I was lucky enough to not put myself in any bad situations, so I didn't have any problems.
 
2005-10-03 08:06:03 PM  
j_hat-Some parts of Africa are very nice places to visit. I was just there 2 years ago visiting Tanzania, Zambia and South Africa and didn't have any trouble.

You, sir, are an anomaly. Not so sure about Zambia, but both South Africa and Tanzania have extreme crime problems. Hell, I think I'd rather hang out in Detroit...
 
2005-10-03 08:07:28 PM  
Why are so many Americans so afraid of the rest of the world? If you have half a brain in your head and don't vacation in the middle of a war zone, your likelyhood of getting taken captive is about the same as getting hit by lightning while simultaneously winning the lottery.
 
2005-10-03 08:24:32 PM  
As a yurpean I must say I love meeting septics (septic tank = yank). Like it or not, you do tend to stick out; something to do with attire. And I include mr./ms/mrs "hey I'm too coool to stick out" dude.

Americans abroad, favourite to least favourite:

Jewish
Hispanic
Southern hick
Californian (yes, the cliched-type)
African-American
Midwest
Jo and Betty Loud
 
2005-10-03 08:28:42 PM  
svejker_14
Awwww man, can Chicago have special placement out of 'Midwest' seeing as we are an island of city in the ocean of soy farms?

Pweeze?!
 
2005-10-03 08:32:11 PM  
And so I went into the restaurant. And I say I wanna da crepe. The waiter say go to the toilet. I say I no wanna da crepe in the toilet, I wanna crepe on the table. He say get out, you sonna ma bich.

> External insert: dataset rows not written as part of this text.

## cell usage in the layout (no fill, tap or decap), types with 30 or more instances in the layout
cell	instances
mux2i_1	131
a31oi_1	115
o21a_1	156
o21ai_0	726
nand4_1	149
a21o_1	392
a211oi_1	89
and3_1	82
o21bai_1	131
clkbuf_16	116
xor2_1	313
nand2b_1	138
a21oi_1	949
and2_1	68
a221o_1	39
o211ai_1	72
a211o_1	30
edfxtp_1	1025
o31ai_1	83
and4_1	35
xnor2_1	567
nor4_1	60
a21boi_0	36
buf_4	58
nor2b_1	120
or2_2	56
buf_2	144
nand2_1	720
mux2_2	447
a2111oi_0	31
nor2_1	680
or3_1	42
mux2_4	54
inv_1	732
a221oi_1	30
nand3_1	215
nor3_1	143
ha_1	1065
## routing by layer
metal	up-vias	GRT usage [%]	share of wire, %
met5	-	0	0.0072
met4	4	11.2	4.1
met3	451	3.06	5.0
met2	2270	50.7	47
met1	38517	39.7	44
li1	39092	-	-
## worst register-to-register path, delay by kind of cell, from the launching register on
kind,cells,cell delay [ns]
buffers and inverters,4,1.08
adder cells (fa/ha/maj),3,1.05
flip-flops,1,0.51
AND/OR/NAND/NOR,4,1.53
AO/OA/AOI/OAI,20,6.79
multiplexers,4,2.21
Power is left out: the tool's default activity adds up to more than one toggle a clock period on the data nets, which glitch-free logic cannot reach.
$ cat src/rtl/bcfg_pkg.sv
// Package for the emulated type-1 bridge configuration header.
// Holds the beat payload types, the dword map codes and the access size codes.
// Used by bcfg_win, bcfg_core and pci_bridge_config_space.
package bcfg_pkg;

    // Input beat: one configuration access.
    typedef struct packed {
        logic        command;
        logic [11:0] offset;
        logic [2:0]  access_size;
        logic [31:0] write_data;
    } bcfg_in_t;

    // Result beat: read data, status and the decode window state after the access.
    typedef struct packed {
        logic [31:0] read_data;
        logic        status;
        logic [32:0] io_window_base;
        logic [32:0] io_window_size;
        logic [31:0] mem_window_base;
        logic [32:0] mem_window_size;
        logic [7:0]  local_bus_number;
        logic        local_bus_update;
    } bcfg_out_t;

    // Software-written configuration registers.
    typedef struct packed {
        logic [15:0] device_id;
        logic [7:0]  revision_id;
        logic        io_port_present;
        logic [31:0] io_window_offset;
    } bcfg_cfg_t;

    // Decode window state.
    typedef struct packed {
        logic [32:0] io_base;
        logic [32:0] io_size;
        logic [31:0] mem_base;
        logic [32:0] mem_size;
    } bcfg_win_t;

    // Bridge header registers that feed the window computation.
    typedef struct packed {
        logic [15:0] command;
        logic [7:0]  io_base_low;
        logic [7:0]  io_limit_low;
        logic [15:0] io_base_high;
        logic [15:0] io_limit_high;
        logic [15:0] mem_base;
        logic [15:0] mem_limit;
    } bcfg_hdr_t;

    // Configuration register indexes.
    localparam logic [7:0] CFG_DEVICE_ID        = 8'd0;
    localparam logic [7:0] CFG_REVISION_ID      = 8'd1;
    localparam logic [7:0] CFG_IO_PORT_PRESENT  = 8'd2;
    localparam logic [7:0] CFG_IO_WINDOW_OFFSET = 8'd3;

    // Access commands.
    localparam logic CMD_READ  = 1'b0;
    localparam logic CMD_WRITE = 1'b1;

    // Access sizes in bytes.
    localparam logic [2:0] SIZE_BYTE  = 3'd1;
    localparam logic [2:0] SIZE_WORD  = 3'd2;
    localparam logic [2:0] SIZE_DWORD = 3'd4;

    // Dword addresses (byte offset bits 11:2).
    localparam logic [9:0] DW_ID       = 10'h000;
    localparam logic [9:0] DW_CMD      = 10'h001;
    localparam logic [9:0] DW_CLASS    = 10'h002;
    localparam logic [9:0] DW_HDR      = 10'h003;
    localparam logic [9:0] DW_BAR0     = 10'h004;
    localparam logic [9:0] DW_BAR1     = 10'h005;
    localparam logic [9:0] DW_BUS      = 10'h006;
    localparam logic [9:0] DW_IO_LOW   = 10'h007;
    localparam logic [9:0] DW_MEM      = 10'h008;
    localparam logic [9:0] DW_PREF     = 10'h009;
    localparam logic [9:0] DW_IO_HIGH  = 10'h00C;
    localparam logic [9:0] DW_ROM      = 10'h00E;
    localparam logic [9:0] DW_INTR     = 10'h00F;

    // Fixed header contents.
    localparam logic [15:0] VENDOR_ID   = 16'h11ab;
    localparam logic [15:0] CLASS_CODE  = 16'h0604;
    localparam logic [31:0] HDR_DWORD   = 32'h0001_0010;
    localparam logic [7:0]  IO_LOW_RST  = 8'h01;

endpackage
### src/rtl/max_filter_3x3_assert.svh
// Assertion macros for the 3x3 max filter.
`ifndef MAX_FILTER_3X3_ASSERT_SVH
`define MAX_FILTER_3X3_ASSERT_SVH

// Property checked on every rising edge of clk outside reset.
`define MF3_ASSERT(lbl, prop, msg) \
  lbl: assert property (@(posedge clk) disable iff (rst) (prop)) \
    else $error(msg);

// Condition that must never hold.
`define MF3_NEVER(lbl, cond, msg) \
  `MF3_ASSERT(lbl, !(cond), msg)

`endif

### src/rtl/mf3_pkg.sv
// Shared types, constants and helpers for the 3x3 max filter.
package mf3_pkg;

  localparam int MAX_SIDE_DEF = 1024;
  localparam int SIDE_MIN     = 3;
  localparam int PIX_W        = 8;
  localparam int CFG_W        = 11;
  localparam int APB_DW       = 32;
  localparam int APB_AW       = 3;

  localparam logic [CFG_W-1:0] SIDE_RESET     = CFG_W'(1024);
  localparam logic [0:0]       REG_IMAGE_SIDE = 1'b0;

  typedef logic [PIX_W-1:0] pix_t;

  // Per-pixel position flags, carried with the pixel into the compute stage.
  typedef struct packed {
    logic r_ge1;
    logic r_ge2;
    logic emit;
    logic last;
  } mf3_ctl_t;

  function automatic pix_t mf3_max8(input pix_t a, input pix_t b);
    return (a > b) ? a : b;
  endfunction

endpackage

By the way, I have never heard anyone ever pronounce New Jersey as "Joisey", aside from those mocking the accents. The strongest accents I've heard from the north of the state sound more like "Jeh-zee" to me; from the south of the state it sounds like "Jurr-zee".

Or, to put it simply, north New Jersey = New York City accent, south New Jersey = Philadelphia accent.
 
2005-10-03 08:37:47 PM  
NEWSFLASH!


Driving from your home to your office is more dangerous than visiting the middle east.
 
2005-10-03 08:40:24 PM  
Looscannon

svejker_14
Awwww man, can Chicago have special placement out of 'Midwest'


No special treatment. Sorry.
 
2005-10-03 09:10:40 PM  
JuicePats: That's because the Aussies love us.

We could announce plans to invade Australia and they'd send troops to help us out.



Sad but true. I think you'd find though that there is significant anti-American feeling amongst the populace here. Not so much on a personal level, but just because our government has sold out to the Yanks, and because our culture is slowly losing out to MTV-McDonalds-Starbucks-"Cookies"....

/when this whole Bush-Howard ting blows over
//can we still be mates??
 
2005-10-03 09:36:22 PM  
When you're doing something embarrassing, pretend to whisper this to your mates loudly, "stop it, don't embarrass CANADA!" Then introduce yourself as American, it works most of the time.